* WORK REQUIRED *
The response must be a precise copy of the records that follow.

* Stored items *
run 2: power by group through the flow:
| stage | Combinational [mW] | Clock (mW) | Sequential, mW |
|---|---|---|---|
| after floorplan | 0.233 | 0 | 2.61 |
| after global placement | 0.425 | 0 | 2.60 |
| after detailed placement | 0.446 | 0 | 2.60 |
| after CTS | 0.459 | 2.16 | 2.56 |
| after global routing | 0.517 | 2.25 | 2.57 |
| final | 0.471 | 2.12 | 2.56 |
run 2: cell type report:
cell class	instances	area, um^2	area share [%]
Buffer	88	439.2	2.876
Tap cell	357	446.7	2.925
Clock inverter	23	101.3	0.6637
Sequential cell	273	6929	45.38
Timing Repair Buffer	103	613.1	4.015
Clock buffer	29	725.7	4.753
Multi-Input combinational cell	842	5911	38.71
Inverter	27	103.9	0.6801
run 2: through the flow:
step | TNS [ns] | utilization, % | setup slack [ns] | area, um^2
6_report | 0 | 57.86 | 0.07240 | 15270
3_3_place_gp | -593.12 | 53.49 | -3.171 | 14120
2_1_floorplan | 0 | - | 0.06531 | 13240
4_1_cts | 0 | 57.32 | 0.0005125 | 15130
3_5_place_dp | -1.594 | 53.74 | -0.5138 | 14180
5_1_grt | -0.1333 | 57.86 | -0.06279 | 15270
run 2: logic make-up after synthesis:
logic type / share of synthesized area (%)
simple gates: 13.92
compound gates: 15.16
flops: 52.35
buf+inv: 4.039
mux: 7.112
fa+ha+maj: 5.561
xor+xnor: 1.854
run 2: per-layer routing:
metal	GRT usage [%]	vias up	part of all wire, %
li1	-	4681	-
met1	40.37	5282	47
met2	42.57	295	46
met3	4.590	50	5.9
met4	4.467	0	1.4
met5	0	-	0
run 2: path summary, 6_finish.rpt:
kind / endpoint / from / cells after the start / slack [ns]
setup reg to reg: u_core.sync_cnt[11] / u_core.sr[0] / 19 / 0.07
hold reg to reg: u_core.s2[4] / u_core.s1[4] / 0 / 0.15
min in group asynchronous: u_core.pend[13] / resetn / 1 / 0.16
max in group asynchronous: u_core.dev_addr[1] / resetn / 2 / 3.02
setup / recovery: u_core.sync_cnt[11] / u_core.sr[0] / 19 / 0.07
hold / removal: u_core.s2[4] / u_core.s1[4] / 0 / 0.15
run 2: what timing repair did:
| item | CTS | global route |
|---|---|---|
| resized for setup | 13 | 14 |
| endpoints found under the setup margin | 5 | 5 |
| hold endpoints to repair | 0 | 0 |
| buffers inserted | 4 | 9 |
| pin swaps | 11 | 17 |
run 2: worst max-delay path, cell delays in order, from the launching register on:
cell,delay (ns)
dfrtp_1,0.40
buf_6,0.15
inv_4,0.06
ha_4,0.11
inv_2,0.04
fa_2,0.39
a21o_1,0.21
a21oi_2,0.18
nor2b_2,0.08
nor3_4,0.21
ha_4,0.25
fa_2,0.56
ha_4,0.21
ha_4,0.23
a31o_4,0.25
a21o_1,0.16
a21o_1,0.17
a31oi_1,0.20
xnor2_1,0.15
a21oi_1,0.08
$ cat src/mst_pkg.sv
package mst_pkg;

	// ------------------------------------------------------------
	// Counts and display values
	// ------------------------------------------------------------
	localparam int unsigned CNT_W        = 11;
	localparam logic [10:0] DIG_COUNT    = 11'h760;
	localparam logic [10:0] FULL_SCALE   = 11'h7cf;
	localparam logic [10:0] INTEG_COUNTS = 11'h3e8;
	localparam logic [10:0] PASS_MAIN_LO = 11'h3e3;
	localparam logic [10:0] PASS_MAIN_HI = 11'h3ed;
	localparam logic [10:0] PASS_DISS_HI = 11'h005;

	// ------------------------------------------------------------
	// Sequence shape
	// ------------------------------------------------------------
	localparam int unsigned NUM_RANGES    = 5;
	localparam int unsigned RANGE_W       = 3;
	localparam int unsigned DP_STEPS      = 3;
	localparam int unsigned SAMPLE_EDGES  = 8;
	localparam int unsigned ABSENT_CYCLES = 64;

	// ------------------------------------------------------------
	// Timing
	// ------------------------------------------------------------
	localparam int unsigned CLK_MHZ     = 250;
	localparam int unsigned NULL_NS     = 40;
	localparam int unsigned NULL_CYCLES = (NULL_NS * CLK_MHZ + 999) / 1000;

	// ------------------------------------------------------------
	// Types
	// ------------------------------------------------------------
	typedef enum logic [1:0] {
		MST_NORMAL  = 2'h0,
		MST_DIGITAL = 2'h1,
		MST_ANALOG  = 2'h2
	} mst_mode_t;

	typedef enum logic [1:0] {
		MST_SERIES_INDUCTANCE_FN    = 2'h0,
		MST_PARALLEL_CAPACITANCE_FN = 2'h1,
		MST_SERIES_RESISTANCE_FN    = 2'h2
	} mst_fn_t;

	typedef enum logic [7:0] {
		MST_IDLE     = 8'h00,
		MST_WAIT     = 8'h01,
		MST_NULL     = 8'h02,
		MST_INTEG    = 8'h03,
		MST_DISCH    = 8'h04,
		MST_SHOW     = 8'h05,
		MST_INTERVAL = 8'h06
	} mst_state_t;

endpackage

* ANSWER SPACE *
run 2: power by group through the flow:
| stage | Combinational [mW] | Clock (mW) | Sequential, mW |
|---|---|---|---|
| after floorplan | 0.233 | 0 | 2.61 |
| after global placement | 0.425 | 0 | 2.60 |
| after detailed placement | 0.446 | 0 | 2.60 |
| after CTS | 0.459 | 2.16 | 2.56 |
| after global routing | 0.517 | 2.25 | 2.57 |
| final | 0.471 | 2.12 | 2.56 |
run 2: cell type report:
cell class	instances	area, um^2	area share [%]
Buffer	88	439.2	2.876
Tap cell	357	446.7	2.925
Clock inverter	23	101.3	0.6637
Sequential cell	273	6929	45.38
Timing Repair Buffer	103	613.1	4.015
Clock buffer	29	725.7	4.753
Multi-Input combinational cell	842	5911	38.71
Inverter	27	103.9	0.6801
run 2: through the flow:
step | TNS [ns] | utilization, % | setup slack [ns] | area, um^2
6_report | 0 | 57.86 | 0.07240 | 15270
3_3_place_gp | -593.12 | 53.49 | -3.171 | 14120
2_1_floorplan | 0 | - | 0.06531 | 13240
4_1_cts | 0 | 57.32 | 0.0005125 | 15130
3_5_place_dp | -1.594 | 53.74 | -0.5138 | 14180
5_1_grt | -0.1333 | 57.86 | -0.06279 | 15270
run 2: logic make-up after synthesis:
logic type / share of synthesized area (%)
simple gates: 13.92
compound gates: 15.16
flops: 52.35
buf+inv: 4.039
mux: 7.112
fa+ha+maj: 5.561
xor+xnor: 1.854
run 2: per-layer routing:
metal	GRT usage [%]	vias up	part of all wire, %
li1	-	4681	-
met1	40.37	5282	47
met2	42.57	295	46
met3	4.590	50	5.9
met4	4.467	0	1.4
met5	0	-	0
run 2: path summary, 6_finish.rpt:
kind / endpoint / from / cells after the start / slack [ns]
setup reg to reg: u_core.sync_cnt[11] / u_core.sr[0] / 19 / 0.07
hold reg to reg: u_core.s2[4] / u_core.s1[4] / 0 / 0.15
min in group asynchronous: u_core.pend[13] / resetn / 1 / 0.16
max in group asynchronous: u_core.dev_addr[1] / resetn / 2 / 3.02
setup / recovery: u_core.sync_cnt[11] / u_core.sr[0] / 19 / 0.07
hold / removal: u_core.s2[4] / u_core.s1[4] / 0 / 0.15
run 2: what timing repair did:
| item | CTS | global route |
|---|---|---|
| resized for setup | 13 | 14 |
| endpoints found under the setup margin | 5 | 5 |
| hold endpoints to repair | 0 | 0 |
| buffers inserted | 4 | 9 |
| pin swaps | 11 | 17 |
run 2: worst max-delay path, cell delays in order, from the launching register on:
cell,delay (ns)
dfrtp_1,0.40
buf_6,0.15
inv_4,0.06
ha_4,0.11
inv_2,0.04
fa_2,0.39
a21o_1,0.21
a21oi_2,0.18
nor2b_2,0.08
nor3_4,0.21
ha_4,0.25
fa_2,0.56
ha_4,0.21
ha_4,0.23
a31o_4,0.25
a21o_1,0.16
a21o_1,0.17
a31oi_1,0.20
xnor2_1,0.15
a21oi_1,0.08
$ cat src/mst_pkg.sv
package mst_pkg;

	// ------------------------------------------------------------
	// Counts and display values
	// ------------------------------------------------------------
	localparam int unsigned CNT_W        = 11;
	localparam logic [10:0] DIG_COUNT    = 11'h760;
	localparam logic [10:0] FULL_SCALE   = 11'h7cf;
	localparam logic [10:0] INTEG_COUNTS = 11'h3e8;
	localparam logic [10:0] PASS_MAIN_LO = 11'h3e3;
	localparam logic [10:0] PASS_MAIN_HI = 11'h3ed;
	localparam logic [10:0] PASS_DISS_HI = 11'h005;

	// ------------------------------------------------------------
	// Sequence shape
	// ------------------------------------------------------------
	localparam int unsigned NUM_RANGES    = 5;
	localparam int unsigned RANGE_W       = 3;
	localparam int unsigned DP_STEPS      = 3;
	localparam int unsigned SAMPLE_EDGES  = 8;
	localparam int unsigned ABSENT_CYCLES = 64;

	// ------------------------------------------------------------
	// Timing
	// ------------------------------------------------------------
	localparam int unsigned CLK_MHZ     = 250;
	localparam int unsigned NULL_NS     = 40;
	localparam int unsigned NULL_CYCLES = (NULL_NS * CLK_MHZ + 999) / 1000;

	// ------------------------------------------------------------
	// Types
	// ------------------------------------------------------------
	typedef enum logic [1:0] {
		MST_NORMAL  = 2'h0,
		MST_DIGITAL = 2'h1,
		MST_ANALOG  = 2'h2
	} mst_mode_t;

	typedef enum logic [1:0] {
		MST_SERIES_INDUCTANCE_FN    = 2'h0,
		MST_PARALLEL_CAPACITANCE_FN = 2'h1,
		MST_SERIES_RESISTANCE_FN    = 2'h2
	} mst_fn_t;

	typedef enum logic [7:0] {
		MST_IDLE     = 8'h00,
		MST_WAIT     = 8'h01,
		MST_NULL     = 8'h02,
		MST_INTEG    = 8'h03,
		MST_DISCH    = 8'h04,
		MST_SHOW     = 8'h05,
		MST_INTERVAL = 8'h06
	} mst_state_t;

endpackage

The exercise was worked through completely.